Venezuela’s current controlled currency regime dates back to 2003, when Maduro’s predecessor Hugo Chavez instituted exchange controls in the wake of the 2002-03 oil strike. The controls were intended to stem capital flight, and were followed up by a fixed exchange rate.
However, writing for Prodavinci, Ecoanalitica’s Oliveros warned that the “currency shortages will continue until the government recognises that a fixed exchange rate is not the solution”.
Shortages
Yesterday, Venezuela’s largest food supplier, Polar issued a statement warning that it may soon begin idling factory assembly lines. The company blamed delays on not receiving US$463 million it had requested to pay international suppliers through the government’s currency exchange apparatus. Polar warned that suppliers are now threatening to halt deliveries of food and packaging products.

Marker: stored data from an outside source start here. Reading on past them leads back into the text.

===== src/rtl/ctp_timers_map.svh =====
// register map, field positions and reset values of the timer pair
`ifndef CTP_TIMERS_MAP_SVH
`define CTP_TIMERS_MAP_SVH
// ----------------------------------------
// byte offsets
// ----------------------------------------
`define CTP_OFS_CTRL 8'h00
`define CTP_OFS_CNT0 8'h04
`define CTP_OFS_CNT1 8'h08
`define CTP_OFS_STAT 8'h0C
`define CTP_OFS_MASK 8'h10
// ----------------------------------------
// control field positions
// ----------------------------------------
`define CTP_CTL_RUN 0
`define CTP_CTL_GATE 2
`define CTP_CTL_POL 4
`define CTP_CTL_MODE 8
// ----------------------------------------
// reset values and responses
// ----------------------------------------
`define CTP_RST_CTL 12'h000
`define CTP_RST_CNT 16'h0000
`define CTP_RST_MASK 2'h0
`define CTP_RESP_OKAY 2'h0
`define CTP_RESP_SLVERR 2'h2
`endif


===== src/rtl/ctp_pkg.sv =====
// types of the timer pair
package ctp_pkg;
  typedef enum logic [1:0] {
    CTP_MODE13,
    CTP_MODE16,
    CTP_MODE8R,
    CTP_STOP
  } ctp_mode_type;
  typedef logic [15:0] ctp_cnt_type;
endpackage : ctp_pkg


===== src/rtl/ctp_timers.sv =====
// timer 0 and timer 1 counter/timers with axi4-lite registers
//
// The implementer's own choices: the register offsets and register access over AXI4-Lite.
`include "ctp_timers_map.svh"
module ctp_timers (
  input wire logic CLK,
  input wire logic RESET,
  input wire logic EXT_INPUT0,
  input wire logic EXT_INPUT1,
  output logic IRQ,
  input wire logic [7:0] S_AXI_AWADDR,
  input wire logic S_AXI_AWVALID,
  output logic S_AXI_AWREADY,
  input wire logic [31:0] S_AXI_WDATA,
  input wire logic [3:0] S_AXI_WSTRB,
  input wire logic S_AXI_WVALID,
  output logic S_AXI_WREADY,
  output logic [1:0] S_AXI_BRESP,
  output logic S_AXI_BVALID,
  input wire logic S_AXI_BREADY,
  input wire logic [7:0] S_AXI_ARADDR,
  input wire logic S_AXI_ARVALID,
  output logic S_AXI_ARREADY,
  output logic [31:0] S_AXI_RDATA,
  output logic [1:0] S_AXI_RRESP,
  output logic S_AXI_RVALID,
  input wire logic S_AXI_RREADY
);
  import ctp_pkg::*;

  // ----------------------------------------
  // declarations
  // ----------------------------------------
  logic [1:0] sync1_ff, sync2_ff;
  logic aw_hold_ff, nxt_aw_hold, w_hold_ff, nxt_w_hold;
  logic [7:0] awaddr_ff, nxt_awaddr;
  logic [31:0] wdata_ff, nxt_wdata;
  logic [3:0] wstrb_ff, nxt_wstrb;
  logic bvalid_ff, nxt_bvalid, rvalid_ff, nxt_rvalid;
  logic [1:0] bresp_ff, nxt_bresp, rresp_ff, nxt_rresp;
  logic [31:0] rdata_ff, nxt_rdata;
  logic [11:0] ctl_ff, nxt_ctl;
  ctp_cnt_type cnt_ff [2];
  ctp_cnt_type nxt_cnt [2];
  logic [1:0] stat_ff, nxt_stat, mask_ff, nxt_mask;
  logic irq_ff, nxt_irq;
  logic do_wr, rd_take;
  logic [1:0] en, set_ovf, wr_cnt;
  ctp_mode_type mode [2];

  function automatic logic [31:0] merge(input logic [31:0] old, input logic [31:0] dat,
                                        input logic [3:0] strb);
    logic [31:0] res;
    res = old;
    for (int b = 0; b < 4; b++) begin
      if (strb[b]) begin
        res[b*8 +: 8] = dat[b*8 +: 8];
      end
    end
    return res;
  endfunction

  // ----------------------------------------
  // external input synchronisers
  // ----------------------------------------
  always_ff @(posedge CLK) begin
    if (RESET) begin
      sync1_ff <= 2'h0;
      sync2_ff <= 2'h0;
    end else begin
      sync1_ff <= {EXT_INPUT1, EXT_INPUT0};
      sync2_ff <= sync1_ff;
    end
  end

  // ----------------------------------------
  // axi4-lite handshake
  // ----------------------------------------
  assign S_AXI_AWREADY = !aw_hold_ff && !bvalid_ff;
  assign S_AXI_WREADY = !w_hold_ff && !bvalid_ff;
  assign S_AXI_ARREADY = !rvalid_ff;
  assign S_AXI_BVALID = bvalid_ff;
  assign S_AXI_BRESP = bresp_ff;
  assign S_AXI_RVALID = rvalid_ff;
  assign S_AXI_RRESP = rresp_ff;
  assign S_AXI_RDATA = rdata_ff;
  assign IRQ = irq_ff;
  assign do_wr = aw_hold_ff && w_hold_ff;
  assign rd_take = S_AXI_ARVALID && !rvalid_ff;

  always_comb begin
    nxt_aw_hold = aw_hold_ff;
    nxt_w_hold = w_hold_ff;
    nxt_awaddr = awaddr_ff;
    nxt_wdata = wdata_ff;
    nxt_wstrb = wstrb_ff;
    nxt_bvalid = bvalid_ff;
    nxt_bresp = bresp_ff;
    nxt_rvalid = rvalid_ff;
    nxt_rresp = rresp_ff;
    nxt_rdata = rdata_ff;
    if (S_AXI_AWVALID && S_AXI_AWREADY) begin
      nxt_aw_hold = 1'b1;
      nxt_awaddr = S_AXI_AWADDR;
    end
    if (S_AXI_WVALID && S_AXI_WREADY) begin
      nxt_w_hold = 1'b1;
      nxt_wdata = S_AXI_WDATA;
      nxt_wstrb = S_AXI_WSTRB;
    end
    if (do_wr) begin
      nxt_aw_hold = 1'b0;
      nxt_w_hold = 1'b0;
      nxt_bvalid = 1'b1;
      unique case (awaddr_ff)
        `CTP_OFS_CTRL, `CTP_OFS_CNT0, `CTP_OFS_CNT1, `CTP_OFS_STAT,
        `CTP_OFS_MASK: nxt_bresp = `CTP_RESP_OKAY;
        default: nxt_bresp = `CTP_RESP_SLVERR;
      endcase
    end else if (bvalid_ff && S_AXI_BREADY) begin
      nxt_bvalid = 1'b0;
    end
    if (rd_take) begin
      nxt_rvalid = 1'b1;
      nxt_rresp = `CTP_RESP_OKAY;
      unique case (S_AXI_ARADDR)
        `CTP_OFS_CTRL: nxt_rdata = {20'h00000, ctl_ff};
        `CTP_OFS_CNT0: nxt_rdata = {16'h0000, cnt_ff[0]};
        `CTP_OFS_CNT1: nxt_rdata = {16'h0000, cnt_ff[1]};
        `CTP_OFS_STAT: nxt_rdata = {30'h00000000, stat_ff};
        `CTP_OFS_MASK: nxt_rdata = {30'h00000000, mask_ff};
        default: begin
          nxt_rdata = 32'h00000000;
          nxt_rresp = `CTP_RESP_SLVERR;
        end
      endcase
    end else if (rvalid_ff && S_AXI_RREADY) begin
      nxt_rvalid = 1'b0;
    end
  end

  always_ff @(posedge CLK) begin
    if (RESET) begin
      aw_hold_ff <= 1'b0;
      w_hold_ff <= 1'b0;
      awaddr_ff <= 8'h00;
      wdata_ff <= 32'h00000000;
      wstrb_ff <= 4'h0;
      bvalid_ff <= 1'b0;
      bresp_ff <= `CTP_RESP_OKAY;
      rvalid_ff <= 1'b0;
      rresp_ff <= `CTP_RESP_OKAY;
      rdata_ff <= 32'h00000000;
    end else begin
      aw_hold_ff <= nxt_aw_hold;
      w_hold_ff <= nxt_w_hold;
      awaddr_ff <= nxt_awaddr;
      wdata_ff <= nxt_wdata;
      wstrb_ff <= nxt_wstrb;
      bvalid_ff <= nxt_bvalid;
      bresp_ff <= nxt_bresp;
      rvalid_ff <= nxt_rvalid;
      rresp_ff <= nxt_rresp;
      rdata_ff <= nxt_rdata;
    end
  end

  // ----------------------------------------
  // timers, status and mask
  // ----------------------------------------
  always_comb begin
    logic [12:0] sum13;
    sum13 = 13'h0000;
    nxt_ctl = ctl_ff;
    nxt_mask = mask_ff;
    set_ovf = 2'h0;
    for (int i = 0; i < 2; i++) begin
      nxt_cnt[i] = cnt_ff[i];
      mode[i] = ctp_mode_type'(ctl_ff[`CTP_CTL_MODE + 2*i +: 2]);
      // same run/gate qualification in every mode
      en[i] = ctl_ff[`CTP_CTL_RUN + i] &&
              (!ctl_ff[`CTP_CTL_GATE + i] || (sync2_ff[i] == ctl_ff[`CTP_CTL_POL + i]));
      wr_cnt[i] = do_wr && (awaddr_ff == ((i == 0) ? `CTP_OFS_CNT0 : `CTP_OFS_CNT1));
      if (en[i]) begin
        unique case (mode[i])
          CTP_MODE13: begin
            sum13 = 13'({cnt_ff[i][15:8], cnt_ff[i][4:0]} + 13'h0001);
            set_ovf[i] = ({cnt_ff[i][15:8], cnt_ff[i][4:0]} == 13'h1FFF);
            nxt_cnt[i] = {sum13[12:5], cnt_ff[i][7:5], sum13[4:0]};
          end
          CTP_MODE16: begin
            // full 16-bit count, wraps to zero without reload
            set_ovf[i] = (cnt_ff[i] == 16'hFFFF);
            nxt_cnt[i] = cnt_ff[i] + 16'h0001;
          end
          CTP_MODE8R: begin
            // low byte counts, high byte left untouched
            if (cnt_ff[i][7:0] == 8'hFF) begin
              set_ovf[i] = 1'b1;
              nxt_cnt[i][7:0] = cnt_ff[i][15:8];
            end else begin
              nxt_cnt[i][7:0] = cnt_ff[i][7:0] + 8'h01;
            end
          end
          CTP_STOP: begin
            nxt_cnt[i] = cnt_ff[i];
          end
        endcase
      end
      if (wr_cnt[i]) begin
        nxt_cnt[i] = 16'(merge({16'h0000, cnt_ff[i]}, wdata_ff, wstrb_ff));
      end
    end
    if (do_wr && awaddr_ff == `CTP_OFS_CTRL) begin
      nxt_ctl = 12'(merge({20'h00000, ctl_ff}, wdata_ff, wstrb_ff));
    end
    if (do_wr && awaddr_ff == `CTP_OFS_MASK) begin
      nxt_mask = 2'(merge({30'h00000000, mask_ff}, wdata_ff, wstrb_ff));
    end
    // read clears, a new overflow in the same cycle wins
    nxt_stat = ((rd_take && S_AXI_ARADDR == `CTP_OFS_STAT) ? 2'h0 : stat_ff) | set_ovf;
    nxt_irq = |(nxt_stat & nxt_mask);
  end

  always_ff @(posedge CLK) begin
    if (RESET) begin
      ctl_ff <= `CTP_RST_CTL;
      cnt_ff[0] <= `CTP_RST_CNT;
      cnt_ff[1] <= `CTP_RST_CNT;
      stat_ff <= 2'h0;
      mask_ff <= `CTP_RST_MASK;
      irq_ff <= 1'b0;
    end else begin
      ctl_ff <= nxt_ctl;
      cnt_ff[0] <= nxt_cnt[0];
      cnt_ff[1] <= nxt_cnt[1];
      stat_ff <= nxt_stat;
      mask_ff <= nxt_mask;
      irq_ff <= nxt_irq;
    end
  end
endmodule // ctp_timers


===== config.mk =====
export PLATFORM = sky130hd
export DESIGN_NAME = ctp_timers
export DESIGN_NICKNAME = d
export VERILOG_FILES = /design/src/rtl/ctp_pkg.sv /design/src/rtl/ctp_timers.sv
export VERILOG_INCLUDE_DIRS = /design/src /design/src/rtl
export SDC_FILE = /design/constraint.sdc
export NUM_CORES = 1
export LEC_CHECK = 0
export BUFFER_PORTS_ARGS = -buffer_cell sky130_fd_sc_hd__buf_2
export CORE_MARGIN = 2
export CORE_UTILIZATION = 60
export DETAILED_ROUTE_END_ITERATION = 8
export GPL_TIMING_DRIVEN = 1
export PLACE_DENSITY = 0.9
export SYNTH_ARGS = -nofsm -noshare
export SYNTH_HDL_FRONTEND = slang
export SYNTH_SLANG_ARGS = --single-unit

===== constraint.sdc =====
create_clock -name CLK -period 3.4 [get_ports CLK]
set_input_delay 0.51 -clock CLK [delete_from_list [all_inputs] [get_ports CLK]]
set_output_delay 0.51 -clock CLK [all_outputs]
set_load 0.02 [all_outputs]

==> key figures, run 1 <==
Outcome
  – Status: finished, final reports clean

Cells and area
  – Fin nets: 821
  – N_diodes: 0
  – Area grow syn2layout: 8.563%
  – Post-route cell area: 6060 sq um
  – Layout cells sized above 1: about 14%

Clock network
  – Clock latency on the worst-skew pair: 380 ps
  – CTS max path bufs: 2
  – Reg clk slew, reported paths: 110 ps
  – Gates resized, CTS repair: 0
  – # hold bufs at CTS: 0
  – CTS tree: yes
  – H-tree levels: 3
  – Post-CTS setup buffer count: 0
  – CTS buffer count: 9
  – Root cell of the clock tree: clkbuf_8
  – CTS Sinks: about 100

STA
  – Slew Limit Fails: 0
  – Max_slew headroom: between 40% and 50%
  – Crit share post-route: 72.23%
  – Tmin final: about 2500 ps
  – Hold Fails Final Rpt: 0
  – Worst Clk Skew: 11.07 ps
  – Final setup vio count: 0
  – Setup TNS: 0 ps
  – RSZ-0062 raised after global routing: false
  – Fmax: just over 400 MHz
  – Slew @ Worst Pin: approximately 890 ps

Floorplan
  – Die H: 100.5 um
  – IO Pins: ~100
  – Std-Cell Rows: 35
  – Die area: 10090 sq um
  – Die X: around 100 um
  – Effective utilization at floorplan: a little over 60%
  – Core area: 9153 sq um

Drt
  – Initial DRC count: around 570
  – Routed WL: about 15 mm
  – First-pass detailed-route iteration total: 6
  – DR WL/cell: approximately 18 um
  – Remaining DRCs: 0
  – Vias per cell: 6.336
  – Antenna viol nets, final: 0
  – Routed via count: 5474

Global routing
  – Vias in the first global route: 5045
  – All-Layer GR Usage: 30.66%
  – Remaining global-route overflow: 0
  – First-pass GRT wire length: around 25 mm
  – Pin count of the biggest net entering global routing: 44
  – Initial antenna violation count: 0

Worst setup path
  – R2R setup slack: 940 ps
  – Crit-path max FO: 13
  – Cells on worst reg2reg path: 5
  – Critical R2R Launch: awaddr_ff[0]
  – CP endpoint kind: flip-flop
  – Critical Path AT: 2710 ps
  – Crit path required time: 3650 ps
  – Critical R2R Capture: cnt_ff[0][11]
  – Crit path kind: reg2reg
  – Worst setup SP type: flip-flop

Synthesis
  – EDFF count, synth: 0
  – Multiplexer area fraction after synthesis: 5.671%
  – FF+latch count, synth: 101
  – Synth cell types: 68
  – Syn_area_per_cell: 7.895 sq um
  – Synthesized area: about 5600 sq um
  – Synth Area in Compound Gates: between 20% and 30%
  – Main synth FF type: dfxtp_1
  – Largest family of logic cells by synthesized area: simple AND/OR/NAND/NOR gates
  – Post-synthesis adder-cell area fraction: 2.690%
  – Synth Area in XOR/XNOR: 1.883%
  – Post-synthesis instance total: 707
  – Post-Synth Simple-Gate Area: about a quarter
  – Post-synthesis sequential area ratio: 36.23%
  – Synthesis Warnings: 0
  – Async set-reset flop share out of synthesis: 0%

Place
  – Number of I/O port buffers: 66
  – Cell Area, Placed: a little under 6000 sq um
  – Dpl hpwl: around 11 mm
  – RePlAce Congestion: 0.9670

Hold path
  – Hold Path End: S_AXI_RVALID
  – Worst hold stages: 2
  – Hold WC Path Type: in2reg
  – Hold path start: S_AXI_RREADY

Flow run
  – Max-Cap Viols: 0

Pwr
  – Lkg Pwr: roughly 0.0024 uW
  – Max rail drop VDD: about 270 uV
  – Total power: 2202 uW
  – Ratio of total power to cell area: 363.4 nW/um^2
placed cells by master, fill, tap and decap left out, types with 8 or more instances in the layout:
| cell type | n |
|---|---|
| nand2_1 | 109 |
| dfxtp_1 | 101 |
| nor2_1 | 67 |
| buf_2 | 66 |
| a21oi_1 | 62 |
| o21ai_0 | 35 |
| mux2i_1 | 26 |
| nand3_1 | 25 |
| conb_1 | 18 |
| a22oi_1 | 17 |
| nor3_1 | 16 |
| nor2b_1 | 15 |
| inv_1 | 14 |
| a211oi_1 | 13 |
| ha_1 | 12 |
| clkbuf_8 | 9 |
| a31oi_1 | 8 |
worst max-delay path: stages, from the launching register on:
cell       delay (ps)
dfxtp_1           370
nor4_2            430
and4b_1           630
nor3_1            160
a21o_1            320
a2111oi_0         410
layer usage:
| metal | share of wire, % | GRT usage (%) | wire [um] | vias to the layer above |
|---|---|---|---|---|
| met5 | 0 | 0 | 0 | - |
| met4 | 2.9 | 12.64 | 437 | 0 |
| met3 | 9.2 | 3.953 | 1389 | 44 |
| met2 | 46 | 49.10 | 7036 | 332 |
| met1 | 42 | 42.02 | 6315 | 2519 |
| li1 | - | - | - | 2579 |
Yosys cell counts, types with 3 or more instances:
cell type,number,area [sq um]
a211o_1,5,43.79
nor2b_1,15,93.84
nor3_1,16,80.08
buf_1,5,18.77
buf_4,19,142.6
and2_1,5,31.28
nor2_1,67,251.5
xor2_1,6,52.55
nand3_1,25,125.1
o2bb2ai_1,3,26.28
nand2_1,109,409.1
o21ai_0,35,175.2
a311oi_1,4,35.03
o22ai_1,5,31.28
and3_1,7,43.79
or3_1,3,18.77
a21oi_1,62,310.3
o31ai_1,4,30.03
ha_1,12,150.1
a31oi_1,8,50.05
xnor2_1,6,52.55
o41ai_1,5,43.79
nand4_1,7,43.79
dfxtp_1,101,2022
clkbuf_1,28,105.1
a211oi_1,13,97.59
nand3b_1,7,52.55
buf_2,8,40.04
nand2b_1,5,31.28
mux2i_1,26,260.3
inv_1,14,52.55
a221oi_1,5,43.79
o211ai_1,3,22.52
a22o_1,6,52.55
a22oi_1,17,127.6
area by class of cell:
class	count	area [sq um]
clock buffers	9	123.9
clock inverters	7	66.31
fillers	753	3093
inverters	14	52.55
multi-input cells	548	3253
flip-flops and latches	101	2022
well taps	111	138.9
repair buffers	74	402.9
kinds of logic (layout without fill, tap and decap cells):
| group | Yosys count | after routing |
|---|---|---|
| and+or+nand+nor | 281 | 281 |
| AOI/OAI and AO/OA | 196 | 196 |
| DFF | 101 | 101 |
| buffers and inverters | 75 | 104 |
| muxes | 29 | 29 |
| adders and majority gates | 12 | 12 |
| xor gates and xnor gates | 12 | 12 |
| other | 1 | 18 |
sequential cells by signal (all words and copies together), names as in the netlist:
register      cells
IRQ               1
S_AXI_BRESP       1
S_AXI_BVALID      1
S_AXI_RDATA      16
S_AXI_RRESP       1
S_AXI_RVALID      1
aw_hold_ff        1
awaddr_ff         8
cnt_ff           32
ctl_ff           12
mask_ff           2
stat_ff           2
sync1_ff          2
sync2_ff          2
w_hold_ff         1
wdata_ff         16
wstrb_ff          2
metrics by stage:
stage	utilization [%]	cells	setup slack, ps	hold WS (ps)
global route	66.21	864	669.3	298.0
global placement	64.13	848	1051	414.3
floorplan	-	724	1323	413.8
detailed placement	64.13	848	1024	426.4
CTS	66.21	864	997.9	291.5
finish	66.21	864	944.3	299.5
worst max path at each step:
| stage | end | from | cells after the start |
|---|---|---|---|
| 2_1_floorplan | IRQ | S_AXI_ARADDR[6] | 5 |
| 3_3_place_gp | IRQ | S_AXI_ARADDR[6] | 7 |
| 3_5_place_dp | IRQ | S_AXI_ARADDR[6] | 7 |
| 4_1_cts | cnt_ff[0][11] | awaddr_ff[0] | 5 |
| 5_1_grt | cnt_ff[0][11] | awaddr_ff[0] | 5 |
| 6_report | cnt_ff[0][11] | awaddr_ff[0] | 5 |
power by group:
part	switching [uW]	total (uW)	leakage [uW]	internal, uW
logic	120	183	0.00147	63.0
clock network	479	764	0.0000914	284
registers	44.3	1260	0.000819	1210
Note: power is estimated with default switching activity, not from simulation.
==> inputs of run 2 (changes only) <==
- CORE_UTILIZATION: 60 -> 51
- PLACE_DENSITY: 0.9 -> 0.82
- clock period: 3.4 -> 2.12 ns (I/O delays scaled with it)
==> key figures, run 2 (synthesis gave the netlist of run 1 again) <==
Pwr
  – Ratio of total power to cell area: 559.0 nW/um^2
  – Lkg Pwr: between 0.002 and 0.003 uW
  – Max rail drop VDD: 368.9 uV

STA
  – Worst-case hold slack: 121.6 ps
  – Slew @ Worst Pin: between 900 and 1000 ps
  – Worst Clk Skew: between 10 and 15 ps
  – Fmax: 506.3 MHz
  – Slew Limit Fails: 0
  – Max_slew headroom: 38.69%
  – RSZ-0062 raised after global routing: true
  – Tmin final: 1975 ps
  – Final setup vio count: 0
  – Setup TNS: 0 ps
  – Crit share post-route: 93.16%
  – Hold Fails Final Rpt: 0

Worst setup path
  – Cells on worst reg2reg path: 8
  – Critical Path Start: ctl_ff[10]
  – Critical R2R Launch: ctl_ff[10]
  – Critical R2R Capture: cnt_ff[0][28]
  – Worst setup SP type: flip-flop
  – CP endpoint kind: flip-flop
  – Crit path kind: reg2reg
  – Crit-path max FO: 5
  – Critical Path AT: around 2300 ps
  – R2R setup slack: 150 ps
  – Crit path required time: 2410 ps

Global routing
  – Pin count of the biggest net entering global routing: between 50 and 60
  – All-Layer GR Usage: 28.41%
  – Remaining global-route overflow: 0
  – Initial antenna violation count: 0
  – Vias in the first global route: 5187
  – First-pass GRT wire length: 25.94 mm

Cells and area
  – Commonest non-fill, non-tap cells in the layout: nand2_1 (109), dfxtp_1 (101), nor2_1 (67)
  – Register with the most flip-flops: cnt_ff
  – Footprint of the multi-input gates: 3279 sq um
  – Largest register FFs: 32
  – Area grow syn2layout: 16.79%
  – Layout cells sized above 1: 19.73%
  – Fin cells: about 940
  – N_diodes: 0
  – Most common cell after layout, fill and taps aside: nand2_1
  – Register area: about 2000 sq um
  – # fillers: 983
  – Fin nets: 870

Clock network
  – Post-CTS setup buffer count: 0
  – CTS buffer count: 9
  – CTS tree: yes
  – Reg clk slew, reported paths: 100 ps
  – CTS max path bufs: 2
  – Clock latency on the worst-skew pair: 370 ps
  – # hold bufs at CTS: 0
  – Root cell of the clock tree: clkbuf_8
  – H-tree levels: 3
  – CTS Sinks: 101
  – Gates resized, CTS repair: 0

Drt
  – Routed via count: 5611
  – Initial DRC count: 610
  – Routed WL: 16.58 mm
  – First-pass detailed-route iteration total: 6
  – Vias per cell: 5.963
  – Antenna viol nets, final: 0
  – DR WL/cell: 17.62 um
  – Remaining DRCs: 0

Hold path
  – Hold Path End: S_AXI_RVALID
  – Worst hold stages: 2
  – Hold path start: S_AXI_RREADY
  – Hold WC Path Type: in2reg

Place
  – RePlAce Congestion: 0.9870
  – Inst Count DP: 926
  – Dpl hpwl: roughly 12 mm
  – Number of I/O port buffers: 66

Floorplan
  – Die area: 11800 sq um
  – Core area: approximately 11000 sq um
  – Die H: 108.6 um
  – Std-Cell Rows: 38
  – Die X: 108.6 um
  – IO Pins: a little over 100
  – Effective utilization at floorplan: just over 50%

Outcome
  – Status: finished, final reports clean

Flow run
  – Max-Cap Viols: 0
## run 2: metrics by stage
| stage | util [%] | power, uW | area, sq um | setup WS, ps |
|---|---|---|---|---|
| floorplan | - | 2257 | 5645 | 192.8 |
| global placement | 58.50 | 2351 | 6286 | 140.2 |
| detailed placement | 58.50 | 2366 | 6286 | 58.12 |
| CTS | 60.42 | 3647 | 6492 | 18.19 |
| global route | 60.67 | 3766 | 6519 | -34.35 |
| finish | 60.67 | 3644 | 6519 | 145.1 |
## run 2: layout make-up
type / instances / share of cell area [%]
flip-flops and latches: 101 / 31.02
repair buffers: 123 / 12.02
well taps: 140 / 2.687
clock inverters: 4 / 0.8445
inverters: 14 / 0.8061
clock buffers: 11 / 2.322
multi-input cells: 548 / 50.31
## run 2: critical path, stage by stage, from the launching register on
cell,delay (ps)
dfxtp_1,330
buf_4,150
inv_1,80
ha_1,180
o21ai_1,140
nand3b_1,300
nor3_2,210
mux2_2,350
nor3_1,150
## run 2: routing by layer
layer  up-vias  GRT usage (%)  routed length [um]
li1       2669              -                   -
met1      2637          38.13                7089
met2       259          45.94                7599
met3        46          4.603                1367
met4         0          10.90                 523
met5         -              0                   0
## run 2: report_power, final
part	switching, uW	internal (uW)	total, uW
clock network	700	611	1310
logic	212	116	328
registers	62.9	1940	2000
## run 2: worst max-delay path by stage
stage                               end  slack, ps
after floorplan           cnt_ff[0][29]        190
after global placement              IRQ        140
after detailed placement  cnt_ff[0][11]         60
after CTS                 cnt_ff[0][11]         20
after global routing      cnt_ff[0][11]        -30
final                     cnt_ff[0][28]        150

Shortages of Polar products have persisted for months nationwide. The company’s flagship pre-baked cornflour, Harina Pan, has been a rare sight on supermarket shelves since late last year.
Relations between the company and the government have long been sour.
Venezuela has faced shortages of products ranging from cooking oil to pre-baked cornflour since last year. The latter is a staple in Venezuela. In recent weeks the availability of more consumer products has become infrequent, including types of pasta and rice subject to price regulations, sugar, wheat flour, margarine, mayonnaise, and soap. Many of these products are made in Venezuela, not imported.
Maduro has blamed the shortages on an “economic war” being led by businesses aligned with the opposition.